**PROBLEM DESCRIPTION**.
From the records that follow, copy every line that contains the word "stage".
*** Begin section ***
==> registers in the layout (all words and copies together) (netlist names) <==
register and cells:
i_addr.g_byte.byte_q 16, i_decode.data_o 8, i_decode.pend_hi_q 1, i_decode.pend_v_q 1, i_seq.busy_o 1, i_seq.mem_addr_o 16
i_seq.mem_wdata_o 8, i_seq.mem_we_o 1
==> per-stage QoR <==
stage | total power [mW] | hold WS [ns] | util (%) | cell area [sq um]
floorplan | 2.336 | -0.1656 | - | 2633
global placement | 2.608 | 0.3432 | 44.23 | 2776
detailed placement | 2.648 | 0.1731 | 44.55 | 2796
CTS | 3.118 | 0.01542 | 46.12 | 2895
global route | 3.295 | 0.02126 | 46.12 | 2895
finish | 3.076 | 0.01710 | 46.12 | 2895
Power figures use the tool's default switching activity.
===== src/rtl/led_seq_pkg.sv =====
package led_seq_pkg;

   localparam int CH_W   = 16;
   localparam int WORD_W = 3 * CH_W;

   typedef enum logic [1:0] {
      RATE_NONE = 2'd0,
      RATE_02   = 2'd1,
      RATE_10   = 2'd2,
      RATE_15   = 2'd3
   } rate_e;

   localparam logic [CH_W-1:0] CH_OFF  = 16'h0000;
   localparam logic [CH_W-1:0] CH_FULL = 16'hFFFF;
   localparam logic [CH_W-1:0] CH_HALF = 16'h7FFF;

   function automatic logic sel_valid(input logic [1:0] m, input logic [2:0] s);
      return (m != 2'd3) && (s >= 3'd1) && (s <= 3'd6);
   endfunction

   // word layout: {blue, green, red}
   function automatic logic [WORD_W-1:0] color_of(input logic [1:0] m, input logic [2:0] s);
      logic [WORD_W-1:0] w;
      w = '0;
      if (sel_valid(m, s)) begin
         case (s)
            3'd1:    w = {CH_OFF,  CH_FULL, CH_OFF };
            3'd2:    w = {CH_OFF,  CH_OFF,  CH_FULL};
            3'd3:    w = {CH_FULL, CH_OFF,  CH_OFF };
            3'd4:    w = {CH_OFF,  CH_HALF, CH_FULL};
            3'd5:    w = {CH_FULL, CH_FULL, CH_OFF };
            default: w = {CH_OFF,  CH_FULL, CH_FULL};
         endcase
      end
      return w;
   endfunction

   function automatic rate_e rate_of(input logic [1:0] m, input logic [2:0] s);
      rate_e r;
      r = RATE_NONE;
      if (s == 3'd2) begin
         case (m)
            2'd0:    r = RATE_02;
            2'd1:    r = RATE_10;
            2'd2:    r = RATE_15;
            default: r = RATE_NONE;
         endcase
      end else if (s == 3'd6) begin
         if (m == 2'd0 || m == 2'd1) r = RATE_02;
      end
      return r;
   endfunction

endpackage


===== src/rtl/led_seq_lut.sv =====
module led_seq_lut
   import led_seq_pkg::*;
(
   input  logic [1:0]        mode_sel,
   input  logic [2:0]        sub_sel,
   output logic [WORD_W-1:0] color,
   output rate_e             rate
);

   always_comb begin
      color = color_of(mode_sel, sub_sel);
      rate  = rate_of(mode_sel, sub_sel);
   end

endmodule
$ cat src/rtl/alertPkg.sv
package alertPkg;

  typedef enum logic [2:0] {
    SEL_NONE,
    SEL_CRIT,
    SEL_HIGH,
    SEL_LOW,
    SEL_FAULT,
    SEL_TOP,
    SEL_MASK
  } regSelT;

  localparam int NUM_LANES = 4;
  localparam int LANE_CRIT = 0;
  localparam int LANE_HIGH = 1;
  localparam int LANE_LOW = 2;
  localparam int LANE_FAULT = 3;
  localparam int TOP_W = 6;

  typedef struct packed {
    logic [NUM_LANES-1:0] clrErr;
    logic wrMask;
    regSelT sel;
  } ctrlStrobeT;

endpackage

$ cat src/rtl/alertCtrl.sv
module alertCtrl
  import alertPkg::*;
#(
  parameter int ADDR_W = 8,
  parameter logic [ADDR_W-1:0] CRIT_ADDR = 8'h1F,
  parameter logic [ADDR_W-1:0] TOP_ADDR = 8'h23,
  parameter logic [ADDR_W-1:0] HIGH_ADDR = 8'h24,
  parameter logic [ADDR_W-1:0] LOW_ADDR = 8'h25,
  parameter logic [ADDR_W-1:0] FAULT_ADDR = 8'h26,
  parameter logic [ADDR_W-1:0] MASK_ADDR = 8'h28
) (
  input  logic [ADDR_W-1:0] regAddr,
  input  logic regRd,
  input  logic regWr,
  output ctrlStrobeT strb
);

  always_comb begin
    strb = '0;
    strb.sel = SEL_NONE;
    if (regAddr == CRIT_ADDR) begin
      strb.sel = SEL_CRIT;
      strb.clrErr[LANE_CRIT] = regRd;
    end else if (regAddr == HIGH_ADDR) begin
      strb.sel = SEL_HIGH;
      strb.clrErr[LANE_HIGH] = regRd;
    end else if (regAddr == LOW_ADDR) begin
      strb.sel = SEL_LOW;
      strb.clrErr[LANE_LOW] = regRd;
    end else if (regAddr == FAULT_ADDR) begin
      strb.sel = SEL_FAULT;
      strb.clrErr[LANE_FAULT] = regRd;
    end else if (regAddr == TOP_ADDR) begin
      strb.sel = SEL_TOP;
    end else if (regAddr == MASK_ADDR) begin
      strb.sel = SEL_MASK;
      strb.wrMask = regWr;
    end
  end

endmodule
*** End section ***
**ANSWER SECTION**.
==> per-stage QoR <==
stage | total power [mW] | hold WS [ns] | util (%) | cell area [sq um]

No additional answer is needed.